__Description of the task__. The output should be all lines of the entries below in which the word "routed" occurs.

-------------------------

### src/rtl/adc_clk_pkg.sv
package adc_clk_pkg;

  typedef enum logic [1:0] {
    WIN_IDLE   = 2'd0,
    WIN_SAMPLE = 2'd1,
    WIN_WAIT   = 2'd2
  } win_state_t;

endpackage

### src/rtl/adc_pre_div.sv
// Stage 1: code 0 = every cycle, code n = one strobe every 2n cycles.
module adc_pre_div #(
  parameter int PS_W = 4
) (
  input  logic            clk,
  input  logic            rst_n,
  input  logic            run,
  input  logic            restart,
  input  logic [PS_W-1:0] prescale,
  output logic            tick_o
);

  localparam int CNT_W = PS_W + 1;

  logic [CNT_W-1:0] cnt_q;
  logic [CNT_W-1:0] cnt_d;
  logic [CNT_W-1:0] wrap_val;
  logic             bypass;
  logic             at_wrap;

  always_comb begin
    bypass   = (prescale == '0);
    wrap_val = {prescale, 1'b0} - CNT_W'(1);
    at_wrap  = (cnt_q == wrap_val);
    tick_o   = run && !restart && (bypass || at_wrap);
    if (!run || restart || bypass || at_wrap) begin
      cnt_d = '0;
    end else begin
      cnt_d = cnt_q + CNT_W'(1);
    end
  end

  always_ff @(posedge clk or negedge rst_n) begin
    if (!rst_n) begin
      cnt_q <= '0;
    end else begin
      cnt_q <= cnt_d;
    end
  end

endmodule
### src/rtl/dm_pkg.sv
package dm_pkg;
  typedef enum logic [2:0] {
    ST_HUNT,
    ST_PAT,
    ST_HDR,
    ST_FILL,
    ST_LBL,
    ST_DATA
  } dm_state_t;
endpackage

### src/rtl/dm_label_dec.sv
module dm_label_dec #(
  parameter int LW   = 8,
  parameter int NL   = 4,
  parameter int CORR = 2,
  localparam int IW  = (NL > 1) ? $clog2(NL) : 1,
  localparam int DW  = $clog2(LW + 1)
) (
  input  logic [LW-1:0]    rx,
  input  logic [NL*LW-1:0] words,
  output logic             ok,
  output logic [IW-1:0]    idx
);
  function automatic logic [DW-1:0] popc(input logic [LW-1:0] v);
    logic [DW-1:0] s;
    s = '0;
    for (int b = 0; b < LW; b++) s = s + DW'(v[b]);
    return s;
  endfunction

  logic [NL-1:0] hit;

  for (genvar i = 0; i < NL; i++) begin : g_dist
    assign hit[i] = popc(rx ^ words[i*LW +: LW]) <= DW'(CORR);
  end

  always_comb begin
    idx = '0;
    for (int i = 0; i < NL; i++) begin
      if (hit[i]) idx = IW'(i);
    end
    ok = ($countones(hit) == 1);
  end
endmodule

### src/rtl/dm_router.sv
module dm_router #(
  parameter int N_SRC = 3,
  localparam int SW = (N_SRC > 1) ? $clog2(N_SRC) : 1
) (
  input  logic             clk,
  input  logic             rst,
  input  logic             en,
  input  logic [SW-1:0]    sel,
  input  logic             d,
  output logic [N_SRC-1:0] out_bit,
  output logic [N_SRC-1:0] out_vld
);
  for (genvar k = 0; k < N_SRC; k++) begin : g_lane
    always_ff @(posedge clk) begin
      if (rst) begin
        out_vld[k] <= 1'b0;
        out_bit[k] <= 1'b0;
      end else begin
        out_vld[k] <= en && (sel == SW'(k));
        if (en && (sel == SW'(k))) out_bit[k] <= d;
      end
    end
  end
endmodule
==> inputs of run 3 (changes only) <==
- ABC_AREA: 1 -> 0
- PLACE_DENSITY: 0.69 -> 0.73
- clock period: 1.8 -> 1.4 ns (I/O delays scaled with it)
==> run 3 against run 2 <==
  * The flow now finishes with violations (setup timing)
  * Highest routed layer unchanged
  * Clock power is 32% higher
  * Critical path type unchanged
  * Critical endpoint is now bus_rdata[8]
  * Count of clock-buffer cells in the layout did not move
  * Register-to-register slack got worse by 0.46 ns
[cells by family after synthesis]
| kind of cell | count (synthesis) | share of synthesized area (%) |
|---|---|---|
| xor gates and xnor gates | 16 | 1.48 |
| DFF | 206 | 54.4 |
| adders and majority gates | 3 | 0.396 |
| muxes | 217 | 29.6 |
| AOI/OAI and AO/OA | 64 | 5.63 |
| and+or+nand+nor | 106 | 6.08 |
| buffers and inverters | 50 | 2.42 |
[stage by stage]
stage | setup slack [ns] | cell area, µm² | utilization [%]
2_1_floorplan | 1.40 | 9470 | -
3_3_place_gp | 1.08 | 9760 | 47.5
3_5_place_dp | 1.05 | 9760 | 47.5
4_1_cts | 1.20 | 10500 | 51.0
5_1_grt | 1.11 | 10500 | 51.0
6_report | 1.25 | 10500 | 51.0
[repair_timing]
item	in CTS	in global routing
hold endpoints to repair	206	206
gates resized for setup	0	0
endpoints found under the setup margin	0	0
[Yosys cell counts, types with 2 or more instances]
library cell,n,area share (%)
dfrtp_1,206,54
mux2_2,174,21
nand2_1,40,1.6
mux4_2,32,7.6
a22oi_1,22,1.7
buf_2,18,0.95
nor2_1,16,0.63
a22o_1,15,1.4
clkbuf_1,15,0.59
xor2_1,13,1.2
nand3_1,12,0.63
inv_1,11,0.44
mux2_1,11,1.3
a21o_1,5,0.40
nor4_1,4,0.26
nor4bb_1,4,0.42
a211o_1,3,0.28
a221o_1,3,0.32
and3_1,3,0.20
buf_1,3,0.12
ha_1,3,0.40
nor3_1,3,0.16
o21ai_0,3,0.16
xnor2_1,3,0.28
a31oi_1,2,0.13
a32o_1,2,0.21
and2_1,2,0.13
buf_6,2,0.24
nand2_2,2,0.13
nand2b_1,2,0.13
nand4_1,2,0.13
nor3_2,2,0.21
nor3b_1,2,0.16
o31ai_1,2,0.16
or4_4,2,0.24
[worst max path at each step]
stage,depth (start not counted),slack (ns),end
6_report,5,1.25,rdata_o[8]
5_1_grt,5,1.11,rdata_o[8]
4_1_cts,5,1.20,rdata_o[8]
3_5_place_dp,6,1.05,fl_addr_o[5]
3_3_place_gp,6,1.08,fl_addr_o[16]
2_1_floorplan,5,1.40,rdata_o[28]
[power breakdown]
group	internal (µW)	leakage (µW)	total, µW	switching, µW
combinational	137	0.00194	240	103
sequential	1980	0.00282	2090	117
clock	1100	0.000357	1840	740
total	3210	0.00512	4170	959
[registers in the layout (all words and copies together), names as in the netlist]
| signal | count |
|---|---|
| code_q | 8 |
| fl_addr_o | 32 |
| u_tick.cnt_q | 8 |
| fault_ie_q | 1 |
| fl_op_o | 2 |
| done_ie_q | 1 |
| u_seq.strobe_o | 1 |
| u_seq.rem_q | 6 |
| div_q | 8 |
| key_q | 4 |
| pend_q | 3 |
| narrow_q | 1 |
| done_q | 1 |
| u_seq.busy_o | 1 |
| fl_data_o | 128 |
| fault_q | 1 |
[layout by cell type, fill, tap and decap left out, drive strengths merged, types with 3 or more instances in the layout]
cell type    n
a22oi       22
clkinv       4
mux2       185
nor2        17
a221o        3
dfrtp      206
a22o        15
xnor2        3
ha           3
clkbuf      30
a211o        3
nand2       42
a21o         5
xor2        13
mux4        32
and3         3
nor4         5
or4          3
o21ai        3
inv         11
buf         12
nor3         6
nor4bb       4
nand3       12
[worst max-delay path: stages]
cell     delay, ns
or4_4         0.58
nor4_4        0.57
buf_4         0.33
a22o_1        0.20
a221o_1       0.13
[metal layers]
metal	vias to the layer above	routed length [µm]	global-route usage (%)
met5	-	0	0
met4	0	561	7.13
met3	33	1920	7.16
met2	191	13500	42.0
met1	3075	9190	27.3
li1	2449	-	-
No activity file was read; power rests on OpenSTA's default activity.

-------------------------

__Task response__.
  * Highest routed layer unchanged
metal	vias to the layer above	routed length [µm]	global-route usage (%)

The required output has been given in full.